━━━ RECORDS FOR PROCESSING

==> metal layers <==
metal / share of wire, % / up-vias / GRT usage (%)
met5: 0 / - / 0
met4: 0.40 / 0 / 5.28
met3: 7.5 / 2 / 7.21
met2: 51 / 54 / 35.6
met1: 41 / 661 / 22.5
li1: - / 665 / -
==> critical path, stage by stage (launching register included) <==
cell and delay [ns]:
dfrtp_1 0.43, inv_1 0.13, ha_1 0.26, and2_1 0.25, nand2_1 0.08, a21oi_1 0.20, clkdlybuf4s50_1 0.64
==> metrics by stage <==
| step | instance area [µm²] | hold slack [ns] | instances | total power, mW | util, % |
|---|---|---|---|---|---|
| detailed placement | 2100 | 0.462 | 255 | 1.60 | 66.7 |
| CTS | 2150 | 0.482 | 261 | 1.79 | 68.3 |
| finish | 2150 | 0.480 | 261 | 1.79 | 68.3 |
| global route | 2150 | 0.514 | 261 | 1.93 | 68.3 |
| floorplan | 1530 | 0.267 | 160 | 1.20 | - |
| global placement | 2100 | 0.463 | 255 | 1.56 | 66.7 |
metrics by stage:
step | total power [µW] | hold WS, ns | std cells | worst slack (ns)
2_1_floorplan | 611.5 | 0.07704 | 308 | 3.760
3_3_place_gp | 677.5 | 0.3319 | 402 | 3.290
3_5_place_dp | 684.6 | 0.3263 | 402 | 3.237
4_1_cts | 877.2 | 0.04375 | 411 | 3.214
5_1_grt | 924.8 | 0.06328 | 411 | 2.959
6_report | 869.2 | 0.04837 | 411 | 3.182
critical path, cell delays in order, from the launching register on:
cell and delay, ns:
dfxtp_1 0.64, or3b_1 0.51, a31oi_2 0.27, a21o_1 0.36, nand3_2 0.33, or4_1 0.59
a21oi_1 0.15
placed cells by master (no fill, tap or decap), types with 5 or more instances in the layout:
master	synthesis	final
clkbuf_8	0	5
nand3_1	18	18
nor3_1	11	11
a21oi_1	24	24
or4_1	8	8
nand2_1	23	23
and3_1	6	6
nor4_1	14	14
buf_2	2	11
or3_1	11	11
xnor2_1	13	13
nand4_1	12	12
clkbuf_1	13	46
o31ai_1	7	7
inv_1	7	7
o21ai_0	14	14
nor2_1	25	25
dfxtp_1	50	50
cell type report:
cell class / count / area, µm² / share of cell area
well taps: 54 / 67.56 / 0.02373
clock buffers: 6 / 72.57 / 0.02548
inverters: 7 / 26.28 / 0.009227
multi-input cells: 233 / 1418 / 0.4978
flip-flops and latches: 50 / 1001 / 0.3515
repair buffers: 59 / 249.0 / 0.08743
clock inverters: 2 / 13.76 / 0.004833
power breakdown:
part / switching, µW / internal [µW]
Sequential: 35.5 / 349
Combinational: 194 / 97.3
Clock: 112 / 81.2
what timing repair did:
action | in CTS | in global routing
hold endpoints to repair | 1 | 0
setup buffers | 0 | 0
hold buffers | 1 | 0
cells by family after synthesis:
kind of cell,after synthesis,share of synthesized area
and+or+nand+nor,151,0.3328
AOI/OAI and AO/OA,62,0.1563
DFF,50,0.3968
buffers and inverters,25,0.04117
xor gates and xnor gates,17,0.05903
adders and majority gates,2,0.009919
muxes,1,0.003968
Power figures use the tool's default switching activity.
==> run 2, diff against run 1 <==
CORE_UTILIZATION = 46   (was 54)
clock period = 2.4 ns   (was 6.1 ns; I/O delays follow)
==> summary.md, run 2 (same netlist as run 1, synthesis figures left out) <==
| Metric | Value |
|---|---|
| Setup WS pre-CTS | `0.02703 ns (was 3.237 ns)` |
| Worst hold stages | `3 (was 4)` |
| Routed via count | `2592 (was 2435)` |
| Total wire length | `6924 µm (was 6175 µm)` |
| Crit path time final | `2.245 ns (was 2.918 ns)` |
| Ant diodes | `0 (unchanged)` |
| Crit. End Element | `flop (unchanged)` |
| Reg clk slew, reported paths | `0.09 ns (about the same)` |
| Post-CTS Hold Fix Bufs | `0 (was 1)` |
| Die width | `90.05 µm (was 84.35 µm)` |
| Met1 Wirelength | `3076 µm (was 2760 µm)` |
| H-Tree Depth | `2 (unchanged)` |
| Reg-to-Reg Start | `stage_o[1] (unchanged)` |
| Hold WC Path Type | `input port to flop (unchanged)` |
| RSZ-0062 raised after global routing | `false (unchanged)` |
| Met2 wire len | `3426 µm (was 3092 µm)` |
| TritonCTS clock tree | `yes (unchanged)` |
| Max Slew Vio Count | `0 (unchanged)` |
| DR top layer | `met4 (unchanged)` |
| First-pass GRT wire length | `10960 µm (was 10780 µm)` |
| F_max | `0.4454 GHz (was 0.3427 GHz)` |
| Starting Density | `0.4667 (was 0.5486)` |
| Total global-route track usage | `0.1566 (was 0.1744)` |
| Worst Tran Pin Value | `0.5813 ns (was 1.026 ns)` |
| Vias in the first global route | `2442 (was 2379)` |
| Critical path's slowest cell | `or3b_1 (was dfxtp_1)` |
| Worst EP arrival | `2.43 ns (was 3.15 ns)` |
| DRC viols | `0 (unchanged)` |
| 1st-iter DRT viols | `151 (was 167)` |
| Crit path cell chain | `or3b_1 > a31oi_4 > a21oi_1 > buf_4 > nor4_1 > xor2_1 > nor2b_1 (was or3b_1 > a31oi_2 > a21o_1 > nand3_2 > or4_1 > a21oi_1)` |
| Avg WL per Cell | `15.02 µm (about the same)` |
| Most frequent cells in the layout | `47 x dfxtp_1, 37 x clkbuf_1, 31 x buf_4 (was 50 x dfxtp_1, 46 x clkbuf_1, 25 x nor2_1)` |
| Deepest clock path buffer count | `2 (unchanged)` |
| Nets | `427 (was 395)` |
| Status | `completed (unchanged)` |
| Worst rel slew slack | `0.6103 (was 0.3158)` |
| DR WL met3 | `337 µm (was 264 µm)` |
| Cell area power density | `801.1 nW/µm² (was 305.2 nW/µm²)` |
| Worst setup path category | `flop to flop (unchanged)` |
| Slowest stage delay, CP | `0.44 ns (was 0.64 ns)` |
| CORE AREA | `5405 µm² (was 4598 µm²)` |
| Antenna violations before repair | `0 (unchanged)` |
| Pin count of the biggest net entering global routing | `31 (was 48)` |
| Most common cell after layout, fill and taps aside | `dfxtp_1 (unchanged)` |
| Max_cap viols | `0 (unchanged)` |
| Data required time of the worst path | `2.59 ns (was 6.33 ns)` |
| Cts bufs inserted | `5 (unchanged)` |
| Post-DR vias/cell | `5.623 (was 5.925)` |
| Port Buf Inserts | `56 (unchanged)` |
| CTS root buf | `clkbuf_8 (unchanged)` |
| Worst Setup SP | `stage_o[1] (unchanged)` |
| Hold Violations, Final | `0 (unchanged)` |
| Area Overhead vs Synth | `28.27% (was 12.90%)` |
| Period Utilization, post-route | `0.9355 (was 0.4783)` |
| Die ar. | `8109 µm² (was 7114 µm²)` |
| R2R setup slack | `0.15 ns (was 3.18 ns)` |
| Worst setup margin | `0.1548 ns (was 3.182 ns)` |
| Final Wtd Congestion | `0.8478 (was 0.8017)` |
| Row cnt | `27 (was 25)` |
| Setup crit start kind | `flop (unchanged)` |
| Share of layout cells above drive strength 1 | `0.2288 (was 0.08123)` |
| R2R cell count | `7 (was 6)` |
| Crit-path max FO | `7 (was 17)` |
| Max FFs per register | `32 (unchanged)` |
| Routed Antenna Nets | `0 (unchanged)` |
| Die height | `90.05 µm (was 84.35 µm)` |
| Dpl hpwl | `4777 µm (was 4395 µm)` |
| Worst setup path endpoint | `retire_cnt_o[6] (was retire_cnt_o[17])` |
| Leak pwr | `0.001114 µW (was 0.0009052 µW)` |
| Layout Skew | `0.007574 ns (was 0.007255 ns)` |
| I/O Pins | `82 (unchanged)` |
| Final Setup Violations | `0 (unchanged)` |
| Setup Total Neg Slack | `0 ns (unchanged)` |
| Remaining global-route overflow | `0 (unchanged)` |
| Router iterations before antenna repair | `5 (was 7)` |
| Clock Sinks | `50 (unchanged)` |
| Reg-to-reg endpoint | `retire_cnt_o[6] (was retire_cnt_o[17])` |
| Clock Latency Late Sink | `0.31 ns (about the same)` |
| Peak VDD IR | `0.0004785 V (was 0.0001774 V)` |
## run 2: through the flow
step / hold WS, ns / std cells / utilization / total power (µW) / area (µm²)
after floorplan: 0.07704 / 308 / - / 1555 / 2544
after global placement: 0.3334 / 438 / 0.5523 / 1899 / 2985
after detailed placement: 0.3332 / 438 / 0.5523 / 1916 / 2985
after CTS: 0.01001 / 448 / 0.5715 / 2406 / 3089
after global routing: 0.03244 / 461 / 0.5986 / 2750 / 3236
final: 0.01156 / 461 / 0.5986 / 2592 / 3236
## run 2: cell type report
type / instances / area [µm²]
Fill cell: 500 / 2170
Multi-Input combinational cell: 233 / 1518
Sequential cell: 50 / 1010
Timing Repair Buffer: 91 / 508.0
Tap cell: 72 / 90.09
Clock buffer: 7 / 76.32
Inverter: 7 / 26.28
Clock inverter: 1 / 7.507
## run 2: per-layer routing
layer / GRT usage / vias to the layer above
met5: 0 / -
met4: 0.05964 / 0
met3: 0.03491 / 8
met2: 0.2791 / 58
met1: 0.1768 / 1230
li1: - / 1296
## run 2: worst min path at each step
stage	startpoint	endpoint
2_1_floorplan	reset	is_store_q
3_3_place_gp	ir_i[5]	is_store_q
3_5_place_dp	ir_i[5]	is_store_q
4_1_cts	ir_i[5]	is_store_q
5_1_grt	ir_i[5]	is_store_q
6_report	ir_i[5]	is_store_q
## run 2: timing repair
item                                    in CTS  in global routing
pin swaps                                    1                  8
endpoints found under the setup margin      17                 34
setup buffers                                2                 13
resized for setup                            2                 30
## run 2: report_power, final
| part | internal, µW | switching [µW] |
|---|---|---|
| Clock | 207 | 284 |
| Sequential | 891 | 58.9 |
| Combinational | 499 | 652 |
**config.mk**
```make
export PLATFORM = sky130hd
export DESIGN_NAME = fp_adder_arbiter
export DESIGN_NICKNAME = d
export VERILOG_FILES = /design/src/rtl/fp_adder_arbiter_pkg.sv /design/src/rtl/fpa_tag_fifo.sv /design/src/rtl/fp_adder_arbiter.sv
export SDC_FILE = /design/constraint.sdc
export NUM_CORES = 1
export LEC_CHECK = 0
export CORE_AREA = 2 2 162 164
export CTS_BUF_LIST = sky130_fd_sc_hd__clkbuf_8
export DETAILED_ROUTE_END_ITERATION = 12
export DIE_AREA = 0 0 164 166
export DONT_BUFFER_PORTS = 1
export GPL_ROUTABILITY_DRIVEN = 0
export HOLD_SLACK_MARGIN = 0.08
export SETUP_SLACK_MARGIN = 0.1
export SYNTH_ARGS = -nofsm -noshare
export SYNTH_HDL_FRONTEND = slang
export SYNTH_SLANG_ARGS = --single-unit
```
**constraint.sdc**
```tcl
create_clock -name i_clk -period 7.6 [get_ports i_clk]
set_input_delay 1.52 -clock i_clk [delete_from_list [all_inputs] [get_ports i_clk]]
set_output_delay 1.52 -clock i_clk [all_outputs]
set_load 0.05 [all_outputs]
```
### src/rtl/rr_pkg.sv
// Shared types and helpers for the round-robin request collector.
// The client count is fixed at 4 to match the arbiter request width.
package rr_pkg;

   localparam int NUM_CLIENTS = 4;
   localparam int IDX_W       = 2;

   typedef enum logic [1:0] {
      IDLE  = 2'd0,
      ARB   = 2'd1,
      GRANT = 2'd2,
      SEND  = 2'd3
   } collector_state_t;

   function automatic logic [NUM_CLIENTS-1:0] onehot4(input logic [IDX_W-1:0] idx);
      onehot4 = 4'b0001 << idx;
   endfunction

endpackage

### src/rtl/rr_request_collector_if.sv
// Client, arbiter and downstream signals of the request collector.
// slave is the collector's view; master is the surrounding environment.
interface rr_request_collector_if #(
   parameter int DATA_W = 8
);
   import rr_pkg::*;

   logic [NUM_CLIENTS-1:0]        client_valid;
   logic [NUM_CLIENTS*DATA_W-1:0] client_data;
   logic [NUM_CLIENTS-1:0]        client_ready;
   logic [NUM_CLIENTS-1:0]        arb_requests;
   logic                          arb_enable;
   logic [NUM_CLIENTS-1:0]        arb_grant;
   logic [IDX_W-1:0]              arb_index;
   logic                          out_valid;
   logic [DATA_W-1:0]             out_data;
   logic [IDX_W-1:0]              out_index;
   logic                          out_ready;
   logic                          err_grant;

   modport slave (
      input  client_valid, client_data, arb_grant, arb_index, out_ready,
      output client_ready, arb_requests, arb_enable, out_valid, out_data,
             out_index, err_grant
   );

   modport master (
      output client_valid, client_data, arb_grant, arb_index, out_ready,
      input  client_ready, arb_requests, arb_enable, out_valid, out_data,
             out_index, err_grant
   );

endinterface

### src/rtl/rr_hold_slot.sv
// One client's holding register: loads on valid & ready, clears on downstream handshake.
// Pending is visible the cycle after the load; ready stays low while pending.
module rr_hold_slot #(
   parameter int DATA_W = 8
) (
   input  logic              clk,
   input  logic              reset,
   input  logic              load_vld,
   input  logic [DATA_W-1:0] load_dat,
   input  logic              clr,
   output logic [DATA_W-1:0] hold_dat,
   output logic              pending,
   output logic              ready
);

   logic [DATA_W-1:0] hold_q, hold_d;
   logic              pending_q, pending_d;

   // clr only arrives while pending, so it never coincides with a load
   always_comb begin
      hold_d    = hold_q;
      pending_d = pending_q;
      if (load_vld && !pending_q) begin
         hold_d    = load_dat;
         pending_d = 1'b1;
      end else if (clr) begin
         pending_d = 1'b0;
      end
   end

   always_ff @(posedge clk or negedge reset) begin
      if (!reset) begin
         hold_q    <= '0;
         pending_q <= 1'b0;
      end else begin
         hold_q    <= hold_d;
         pending_q <= pending_d;
      end
   end

   assign hold_dat = hold_q;
   assign pending  = pending_q;
   assign ready    = ~pending_q;

endmodule

### src/rtl/rr_request_collector.sv
// Collects one payload per client, runs IDLE/ARB/GRANT/SEND against an external RR arbiter.
// Load to out_valid is 4 edges; out_data/out_index hold while out_valid & ~out_ready.
module rr_request_collector
   import rr_pkg::*;
#(
   parameter int DATA_W = 8
) (
   input  logic                   clk,
   input  logic                   reset,
   rr_request_collector_if.slave  bus
);

   logic [NUM_CLIENTS-1:0] pending;
   logic [NUM_CLIENTS-1:0] ready;
   logic [NUM_CLIENTS-1:0] load;
   logic [NUM_CLIENTS-1:0] clr;
   logic [DATA_W-1:0]      hold_dat [NUM_CLIENTS];

   collector_state_t  state_q, state_d;
   logic [IDX_W-1:0]  sel_q, sel_d;
   logic [DATA_W-1:0] out_data_q, out_data_d;
   logic              err_grant_q, err_grant_d;
   logic              arb_enable;
   logic              grant_ok;

   for (genvar i = 0; i < NUM_CLIENTS; i++) begin : g_slot
      rr_hold_slot #(.DATA_W(DATA_W)) u_slot (
         .clk      (clk),
         .reset    (reset),
         .load_vld (bus.client_valid[i]),
         .load_dat (bus.client_data[i*DATA_W +: DATA_W]),
         .clr      (clr[i]),
         .hold_dat (hold_dat[i]),
         .pending  (pending[i]),
         .ready    (ready[i])
      );
   end

   assign load = bus.client_valid & ready;

   // a one-hot grant equal to 1<<index, naming a client that actually has a request
   assign grant_ok = (bus.arb_grant == onehot4(bus.arb_index)) && pending[bus.arb_index];

   always_comb begin
      state_d     = state_q;
      sel_d       = sel_q;
      out_data_d  = out_data_q;
      err_grant_d = err_grant_q;
      clr         = '0;
      arb_enable  = 1'b0;
      case (state_q)
         IDLE: begin
            if (|pending) state_d = ARB;
         end
         ARB: begin
            arb_enable = 1'b1;
            state_d    = GRANT;
         end
         GRANT: begin
            if (grant_ok) begin
               sel_d      = bus.arb_index;
               out_data_d = hold_dat[bus.arb_index];
               state_d    = SEND;
            end else begin
               err_grant_d = 1'b1;
               state_d     = IDLE;
            end
         end
         SEND: begin
            if (bus.out_ready) begin
               clr = onehot4(sel_q);
               // same-cycle loads from other clients keep the pipeline busy without an IDLE bubble
               if (|((pending | load) & ~onehot4(sel_q))) state_d = ARB;
               else                                        state_d = IDLE;
            end
         end
         default: state_d = IDLE;
      endcase
   end

   always_ff @(posedge clk or negedge reset) begin
      if (!reset) begin
         state_q     <= IDLE;
         sel_q       <= '0;
         out_data_q  <= '0;
         err_grant_q <= 1'b0;
      end else begin
         state_q     <= state_d;
         sel_q       <= sel_d;
         out_data_q  <= out_data_d;
         err_grant_q <= err_grant_d;
      end
   end

   assign bus.client_ready = ready;
   assign bus.arb_requests = pending;
   assign bus.arb_enable   = arb_enable;
   assign bus.out_valid    = (state_q == SEND);
   assign bus.out_data     = out_data_q;
   assign bus.out_index    = sel_q;
   assign bus.err_grant    = err_grant_q;

endmodule
### src/flat_wrapper.sv
// flat-port wrapper written by rule: the top's interface ports become plain ports
module rr_request_collector_flat import rr_pkg::*;
#(
   parameter int DATA_W = 8
)
  (clk, reset, bus_client_valid, bus_client_data, bus_arb_grant, bus_arb_index, bus_out_ready, bus_client_ready, bus_arb_requests, bus_arb_enable, bus_out_valid, bus_out_data, bus_out_index, bus_err_grant);
  rr_request_collector_if #(.DATA_W(DATA_W)) bus_i ();
  input  logic clk;
  input  logic reset;
  input wire logic [$bits(bus_i.client_valid)-1:0] bus_client_valid;
  input wire logic [$bits(bus_i.client_data)-1:0] bus_client_data;
  input wire logic [$bits(bus_i.arb_grant)-1:0] bus_arb_grant;
  input wire logic [$bits(bus_i.arb_index)-1:0] bus_arb_index;
  input wire logic [$bits(bus_i.out_ready)-1:0] bus_out_ready;
  output wire logic [$bits(bus_i.client_ready)-1:0] bus_client_ready;
  output wire logic [$bits(bus_i.arb_requests)-1:0] bus_arb_requests;
  output wire logic [$bits(bus_i.arb_enable)-1:0] bus_arb_enable;
  output wire logic [$bits(bus_i.out_valid)-1:0] bus_out_valid;
  output wire logic [$bits(bus_i.out_data)-1:0] bus_out_data;
  output wire logic [$bits(bus_i.out_index)-1:0] bus_out_index;
  output wire logic [$bits(bus_i.err_grant)-1:0] bus_err_grant;
  assign bus_i.client_valid = bus_client_valid;
  assign bus_i.client_data = bus_client_data;
  assign bus_i.arb_grant = bus_arb_grant;
  assign bus_i.arb_index = bus_arb_index;
  assign bus_i.out_ready = bus_out_ready;
  assign bus_client_ready = bus_i.client_ready;
  assign bus_arb_requests = bus_i.arb_requests;
  assign bus_arb_enable = bus_i.arb_enable;
  assign bus_out_valid = bus_i.out_valid;
  assign bus_out_data = bus_i.out_data;
  assign bus_out_index = bus_i.out_index;
  assign bus_err_grant = bus_i.err_grant;
  rr_request_collector #(.DATA_W(DATA_W)) u_core (.clk(clk), .reset(reset), .bus(bus_i));
endmodule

━━━━━━

> YOUR GOAL
How many of the lines above include the string "viols"? Reply with the number by itself.

> EXERCISE SOLUTION
3